Provided an individual has access to a user's device and is already past the operating system's account password, one can directly view all of the passwords stored for email, social media, and other sites simply by navigating to Chrome's settings panel. The "flaw" in Chrome's structure was pointed out by software developer Elliott Kember, who discovered it when importing his bookmarks from Apple's Safari browser.
The Chrome settings panel, Kember discovered, has a Saved passwords section that displays the site name, the user name, and the password for any site where a user has saved that information. Passwords are initially hidden, but by simply selecting the site's row, a user can make a button appear to show the password for a site. Chrome requires no additional password entry to show site passwords.
Mozilla's Firefox browser operates in the same fashion, giving the user a dialog box that asks "Are you sure you want to show your passwords?" without asking for further verification.
Apple's Safari browser pops up a dialog requiring that a user enter the password for the currently logged in ID on that computer. Without entering that password, Safari will not show the others.
Kember says the issue represents a flaw in Chrome's password storage, and thus in the browser's security:
Google isn?t clear about its password security.
In a world where Google promotes its browser on YouTube, in cinema pre-rolls, and on billboards, the clear audience is not developers. It?s the mass market - the users. The overwhelming majority. They don?t know it works like this. They don?t expect it to be this easy to see their passwords. Every day, millions of normal, every-day users are saving their passwords in Chrome. This is not okay.
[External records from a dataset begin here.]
<file path="src/rtl/dual_slope_seq.sv">
module dual_slope_seq #(
  parameter int CW        = 16,
  parameter int AZ_CYCLES = 8
) (
  input  logic          clk,
  input  logic          rst_n,
  input  logic          start,
  input  logic [CW-1:0] runup_len,
  input  logic          cmp_zero,
  output logic          sw_reset,
  output logic          sw_input,
  output logic          sw_ref,
  output logic          busy,
  output logic          eoc,
  output logic [CW:0]   result,
  output logic          overrange
);
  localparam int RW = CW + 1;
  localparam logic [RW-1:0] AZ_LAST = RW'(AZ_CYCLES - 1);

  typedef enum logic [2:0] {S_IDLE, S_AZ, S_RUNUP, S_RUNDOWN, S_DONE} st_t;

  st_t           st;
  logic [RW-1:0] cnt;
  logic [CW-1:0] t1q;
  logic [RW-1:0] t1_last, lim;

  assign t1_last = {1'b0, t1q} - RW'(1);
  assign lim     = {t1q, 1'b0};

  always_ff @(posedge clk or negedge rst_n) begin
    if (!rst_n) begin
      st        <= S_IDLE;
      cnt       <= '0;
      t1q       <= CW'(1);
      result    <= '0;
      overrange <= 1'b0;
    end else begin
      case (st)
        S_IDLE: if (start) begin
          st  <= S_AZ;
          cnt <= '0;
          t1q <= (runup_len == '0) ? CW'(1) : runup_len;
        end
        S_AZ: if (cnt == AZ_LAST) begin
          st  <= S_RUNUP;
          cnt <= '0;
        end else cnt <= cnt + RW'(1);
        S_RUNUP: if (cnt == t1_last) begin
          st  <= S_RUNDOWN;
          cnt <= '0;
        end else cnt <= cnt + RW'(1);
        S_RUNDOWN: if (cmp_zero) begin
          result    <= cnt;
          overrange <= 1'b0;
          st        <= S_DONE;
        end else if (cnt == lim) begin
          result    <= lim;
          overrange <= 1'b1;
          st        <= S_DONE;
        end else cnt <= cnt + RW'(1);
        default: st <= S_IDLE;
      endcase
    end
  end

  assign sw_reset = (st == S_AZ);
  assign sw_input = (st == S_RUNUP);
  assign sw_ref   = (st == S_RUNDOWN);
  assign busy     = sw_reset | sw_input | sw_ref;
  assign eoc      = (st == S_DONE);
endmodule

</file>
$ cat config.mk
export PLATFORM = sky130hd
export DESIGN_NAME = dir_home_ctrl
export DESIGN_NICKNAME = d
export VERILOG_FILES = /design/src/rtl/dir_home_ctrl.sv
export SDC_FILE = /design/constraint.sdc
export NUM_CORES = 1
export LEC_CHECK = 0
export BUFFER_PORTS_ARGS = -buffer_cell sky130_fd_sc_hd__clkbuf_2
export CELL_PAD_IN_SITES_DETAIL_PLACEMENT = 1
export CELL_PAD_IN_SITES_GLOBAL_PLACEMENT = 1
export CORE_UTILIZATION = 46
export DETAILED_ROUTE_END_ITERATION = 7
export PLACE_DENSITY_LB_ADDON = 0.1
export SYNTH_ARGS = -nofsm -noshare
export SYNTH_HDL_FRONTEND = slang
export SYNTH_SLANG_ARGS = --single-unit
$ cat constraint.sdc
create_clock -name clk -period 7.85 [get_ports clk]
set_input_delay 1.9625 -clock clk [delete_from_list [all_inputs] [get_ports clk]]
set_output_delay 1.9625 -clock clk [all_outputs]
set_load 0.02 [all_outputs]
Responding to the controversy, the tech lead for Chrome's browser security team said that they had found that "boundaries within the OS user account [to protect passwords even when a user is logged in] just aren't reliable, and are mostly just theater."
Consider the case of someone malicious getting access to your account. Said bad guy can dump all your session cookies, grab your history, install malicious extension to intercept all your browsing activity, or install OS user account level monitoring software. My point is that once the bad guy got access to your account the game was lost, because there are just too many vectors for him to get what he wants.
We've also been repeatedly asked why we don't just support a master password or something similar, even if we don't believe it works. We've debated it over and over again, but the conclusion we always come to is that we don't want to provide users with a false sense of security, and encourage risky behavior. We want to be very clear that when you grant someone access to your OS user account, that they can get at everything. Because in effect, that's really what they get.
The "vulnerability" does require that a snooping user already be logged into another user's account on a machine. The Chrome team is aware of the password opening, and despite the controversy likely will not adjust that aspect of security.